Exercise description: Using the listing below, work out the number of lines in which "entry" appears; return only that figure.

Records to use:
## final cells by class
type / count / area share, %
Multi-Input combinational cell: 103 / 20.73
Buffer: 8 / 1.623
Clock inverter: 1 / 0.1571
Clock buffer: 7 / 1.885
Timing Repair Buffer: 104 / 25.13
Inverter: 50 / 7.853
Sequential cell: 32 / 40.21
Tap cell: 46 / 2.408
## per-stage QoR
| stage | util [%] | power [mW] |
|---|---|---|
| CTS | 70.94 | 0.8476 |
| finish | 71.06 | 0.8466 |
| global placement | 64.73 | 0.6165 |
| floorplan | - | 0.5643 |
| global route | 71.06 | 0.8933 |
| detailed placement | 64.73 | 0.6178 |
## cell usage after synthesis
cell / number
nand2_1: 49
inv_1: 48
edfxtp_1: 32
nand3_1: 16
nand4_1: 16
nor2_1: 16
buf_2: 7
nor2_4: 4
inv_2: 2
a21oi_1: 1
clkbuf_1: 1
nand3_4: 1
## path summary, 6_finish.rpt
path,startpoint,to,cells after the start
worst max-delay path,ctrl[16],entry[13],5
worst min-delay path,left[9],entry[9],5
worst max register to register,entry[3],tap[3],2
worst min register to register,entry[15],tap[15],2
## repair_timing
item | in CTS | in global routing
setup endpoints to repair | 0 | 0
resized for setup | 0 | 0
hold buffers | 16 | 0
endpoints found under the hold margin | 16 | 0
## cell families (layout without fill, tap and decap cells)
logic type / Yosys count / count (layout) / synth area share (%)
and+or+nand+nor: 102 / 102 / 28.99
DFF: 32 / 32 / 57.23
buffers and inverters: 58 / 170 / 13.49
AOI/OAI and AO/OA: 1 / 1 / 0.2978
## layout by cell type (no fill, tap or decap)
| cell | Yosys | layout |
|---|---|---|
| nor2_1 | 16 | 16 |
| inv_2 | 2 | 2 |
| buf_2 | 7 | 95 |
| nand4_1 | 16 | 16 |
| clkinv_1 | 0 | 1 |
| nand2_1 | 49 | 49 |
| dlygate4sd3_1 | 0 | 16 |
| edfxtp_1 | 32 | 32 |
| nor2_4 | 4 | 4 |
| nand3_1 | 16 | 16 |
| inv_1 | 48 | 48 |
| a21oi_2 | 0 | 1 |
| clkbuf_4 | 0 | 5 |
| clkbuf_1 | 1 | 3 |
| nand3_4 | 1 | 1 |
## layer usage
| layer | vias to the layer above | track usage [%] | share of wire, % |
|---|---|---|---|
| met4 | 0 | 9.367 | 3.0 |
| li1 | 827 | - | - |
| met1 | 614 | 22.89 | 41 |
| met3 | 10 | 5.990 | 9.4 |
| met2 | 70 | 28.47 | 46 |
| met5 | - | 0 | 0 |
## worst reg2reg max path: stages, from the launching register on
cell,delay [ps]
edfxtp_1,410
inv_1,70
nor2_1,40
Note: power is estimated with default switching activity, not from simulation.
## src/hw/rtl/assert_macros.svh

```systemverilog
// -----------------------------------------------------------------------------
// Assertion macros
// Shared concurrent assertion forms, clocked on clk and disabled in reset.
// -----------------------------------------------------------------------------
`ifndef ASSERT_MACROS_SVH
`define ASSERT_MACROS_SVH

// Property holds at every clock edge outside reset.
`define ASSERT_ALWAYS(label, prop, msg) \
	label: assert property (@(posedge clk) disable iff (!arst_n) (prop)) else $error(msg);

// Antecedent in one cycle implies the consequent in the next.
`define ASSERT_NEXT(label, ante, cons, msg) \
	label: assert property (@(posedge clk) disable iff (!arst_n) (ante) |=> (cons)) \
		else $error(msg);

`endif

```

## src/hw/rtl/srp_pkg.sv

```systemverilog
// -----------------------------------------------------------------------------
// srp_pkg
// Types, constants and fixed-point helpers shared by the run-probability block.
// -----------------------------------------------------------------------------
package srp_pkg;

	localparam int          PROB_W      = 17;
	localparam int          COUNT_W     = 32;
	localparam int          STREAK_W    = 10;
	localparam int          PADDR_W     = 3;
	localparam int          PDATA_W     = 32;

	localparam logic [PROB_W-1:0]  Q_ONE       = 17'd65536;
	localparam logic [COUNT_W-1:0] COUNT_MAX   = 32'hFFFF_FFFF;
	localparam logic [STREAK_W-1:0] STREAK_RST = 10'd1;
	localparam logic [PROB_W-1:0]  WIN_P_RST   = 17'd64881;

	// Register index, taken from paddr[2].
	localparam logic REG_STREAK = 1'b0;
	localparam logic REG_WIN_P  = 1'b1;

	// Configuration as the datapath sees it, already clamped to legal range.
	typedef struct packed {
		logic [STREAK_W-1:0] streak;
		logic [PROB_W-1:0]   prob;
	} cfg_t;

	// Sequence state carried from one word to the next.
	typedef struct packed {
		logic [PROB_W-1:0]  last;
		logic [PROB_W-1:0]  pacc;
		logic [PROB_W-1:0]  coeff;
		logic [COUNT_W-1:0] trial;
		logic               held;
	} seq_state_t;

	localparam seq_state_t SEQ_START = '{
		last:  '0,
		pacc:  Q_ONE,
		coeff: '0,
		trial: '0,
		held:  1'b0
	};

	// Q1.16 product, truncated. Operands never exceed one, so 17 bits hold it.
	function automatic logic [PROB_W-1:0] qmul(input logic [PROB_W-1:0] a,
			input logic [PROB_W-1:0] b);
		logic [2*PROB_W-1:0] prod;
		prod = {{PROB_W{1'b0}}, a} * {{PROB_W{1'b0}}, b};
		return prod[PROB_W+15:16];
	endfunction

endpackage

```

## src/hw/rtl/srp_step.sv

```systemverilog
// -----------------------------------------------------------------------------
// srp_step
// One trial of the recursion: next result and next sequence state.
// -----------------------------------------------------------------------------
module srp_step
	import srp_pkg::*;
(
	input  logic               restart,
	input  seq_state_t         state,
	input  cfg_t               cfg,
	input  logic [PROB_W-1:0]  back,
	output seq_state_t         state_nxt,
	output logic [PROB_W-1:0]  prob,
	output logic [COUNT_W-1:0] trial,
	output logic               ring_we
);

	seq_state_t         st;
	logic [PROB_W-1:0]  incr;
	logic [PROB_W:0]    sum;
	logic [COUNT_W-1:0] k_ext;

	always_comb begin
		st        = restart ? SEQ_START : state;
		state_nxt = st;
		k_ext     = COUNT_W'(cfg.streak);
		incr      = qmul(st.coeff, Q_ONE - back);
		sum       = {1'b0, st.last} + {1'b0, incr};
		prob      = '0;
		trial     = st.trial;
		ring_we   = 1'b0;
		if (st.held) begin
			// Count has saturated: repeat the last result, touch nothing.
			prob = st.last;
		end else begin
			ring_we = 1'b1;
			if (st.trial < k_ext) begin
				prob           = '0;
				state_nxt.pacc = qmul(st.pacc, cfg.prob);
			end else if (st.trial == k_ext) begin
				prob            = st.pacc;
				state_nxt.coeff = qmul(st.pacc, Q_ONE - cfg.prob);
			end else begin
				prob = (sum > {1'b0, Q_ONE}) ? Q_ONE : sum[PROB_W-1:0];
			end
			state_nxt.last = prob;
			if (st.trial == COUNT_MAX)
				state_nxt.held = 1'b1;
			else
				state_nxt.trial = st.trial + COUNT_W'(1);
		end
	end

endmodule
```
$ cat src/hw/rtl/assert_macros.svh
// -----------------------------------------------------------------------------
// Assertion macros
// Shared concurrent assertion forms, clocked on clk and disabled in reset.
// -----------------------------------------------------------------------------
`ifndef ASSERT_MACROS_SVH
`define ASSERT_MACROS_SVH

// Property holds at every clock edge outside reset.
`define ASSERT_ALWAYS(label, prop, msg) \
	label: assert property (@(posedge clk) disable iff (!arst_n) (prop)) else $error(msg);

// Antecedent in one cycle implies the consequent in the next.
`define ASSERT_NEXT(label, ante, cons, msg) \
	label: assert property (@(posedge clk) disable iff (!arst_n) (ante) |=> (cons)) \
		else $error(msg);

`endif

$ cat src/hw/rtl/srp_pkg.sv
// -----------------------------------------------------------------------------
// srp_pkg
// Types, constants and fixed-point helpers shared by the run-probability block.
// -----------------------------------------------------------------------------
package srp_pkg;

	localparam int          PROB_W      = 17;
	localparam int          COUNT_W     = 32;
	localparam int          STREAK_W    = 10;
	localparam int          PADDR_W     = 3;
	localparam int          PDATA_W     = 32;

	localparam logic [PROB_W-1:0]  Q_ONE       = 17'd65536;
	localparam logic [COUNT_W-1:0] COUNT_MAX   = 32'hFFFF_FFFF;
	localparam logic [STREAK_W-1:0] STREAK_RST = 10'd1;
	localparam logic [PROB_W-1:0]  WIN_P_RST   = 17'd64881;

	// Register index, taken from paddr[2].
	localparam logic REG_STREAK = 1'b0;
	localparam logic REG_WIN_P  = 1'b1;

	// Configuration as the datapath sees it, already clamped to legal range.
	typedef struct packed {
		logic [STREAK_W-1:0] streak;
		logic [PROB_W-1:0]   prob;
	} cfg_t;

	// Sequence state carried from one word to the next.
	typedef struct packed {
		logic [PROB_W-1:0]  last;
		logic [PROB_W-1:0]  pacc;
		logic [PROB_W-1:0]  coeff;
		logic [COUNT_W-1:0] trial;
		logic               held;
	} seq_state_t;

	localparam seq_state_t SEQ_START = '{
		last:  '0,
		pacc:  Q_ONE,
		coeff: '0,
		trial: '0,
		held:  1'b0
	};

	// Q1.16 product, truncated. Operands never exceed one, so 17 bits hold it.
	function automatic logic [PROB_W-1:0] qmul(input logic [PROB_W-1:0] a,
			input logic [PROB_W-1:0] b);
		logic [2*PROB_W-1:0] prod;
		prod = {{PROB_W{1'b0}}, a} * {{PROB_W{1'b0}}, b};
		return prod[PROB_W+15:16];
	endfunction

endpackage

$ cat src/hw/rtl/srp_cfg.sv
// -----------------------------------------------------------------------------
// srp_cfg
// APB register file for run length and win probability, with range clamping.
// -----------------------------------------------------------------------------
module srp_cfg
	import srp_pkg::*;
#(
	parameter int HISTORY_DEPTH = 1024
) (
	input  logic               clk,
	input  logic               arst_n,
	input  logic               psel,
	input  logic               penable,
	input  logic               pwrite,
	input  logic [PADDR_W-1:0] paddr,
	input  logic [PDATA_W-1:0] pwdata,
	output logic [PDATA_W-1:0] prdata,
	output cfg_t               cfg
);

	localparam int KMAX = (HISTORY_DEPTH - 1 < 1023) ? HISTORY_DEPTH - 1 : 1023;
	localparam logic [STREAK_W-1:0] KMAX_V = STREAK_W'(KMAX);

	logic [STREAK_W-1:0] streak_q;
	logic [PROB_W-1:0]   win_p_q;
	logic                wr_en;

	assign wr_en = psel && penable && pwrite;

	always_ff @(posedge clk or negedge arst_n) begin
		if (!arst_n) begin
			streak_q <= STREAK_RST;
			win_p_q  <= WIN_P_RST;
		end else if (wr_en) begin
			unique case (paddr[2])
				REG_STREAK: streak_q <= pwdata[STREAK_W-1:0];
				REG_WIN_P:  win_p_q  <= pwdata[PROB_W-1:0];
				default:    ;
			endcase
		end
	end

	always_comb begin
		unique case (paddr[2])
			REG_STREAK: prdata = PDATA_W'(streak_q);
			REG_WIN_P:  prdata = PDATA_W'(win_p_q);
			default:    prdata = '0;
		endcase
	end

	// A zero run length acts as one; lengths beyond KMAX (ring depth less one, at most 1023) act as KMAX.
	always_comb begin
		if (streak_q == '0)
			cfg.streak = STREAK_W'(1);
		else if (streak_q > KMAX_V)
			cfg.streak = KMAX_V;
		else
			cfg.streak = streak_q;
		cfg.prob = (win_p_q > Q_ONE) ? Q_ONE : win_p_q;
	end

endmodule

$ cat config.mk
export PLATFORM = sky130hd
export DESIGN_NAME = srp_cfg
export DESIGN_NICKNAME = d
export VERILOG_FILES = /design/src/hw/rtl/assert_macros.svh /design/src/hw/rtl/srp_pkg.sv /design/src/hw/rtl/srp_cfg.sv
export SDC_FILE = /design/constraint.sdc
export NUM_CORES = 1
export LEC_CHECK = 0
export BUFFER_PORTS_ARGS = -buffer_cell sky130_fd_sc_hd__buf_2
export CORE_ASPECT_RATIO = 0.9
export CORE_MARGIN = 1
export CORE_UTILIZATION = 35
export DETAILED_ROUTE_END_ITERATION = 16
export GPL_TIMING_DRIVEN = 1
export PLACE_DENSITY = 0.67
export RECOVER_POWER = 25
export SETUP_SLACK_MARGIN = 0.5
export SYNTH_ARGS = -nofsm -noshare
export SYNTH_HDL_FRONTEND = slang
export SYNTH_SLANG_ARGS = --single-unit
export TNS_END_PERCENT = 20
$ cat constraint.sdc
create_clock -name clk -period 3.25 [get_ports clk]
set_input_delay 0.975 -clock clk [delete_from_list [all_inputs] [get_ports clk]]
set_output_delay 0.975 -clock clk [all_outputs]
set_load 0.01 [all_outputs]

Answer to this problem: 4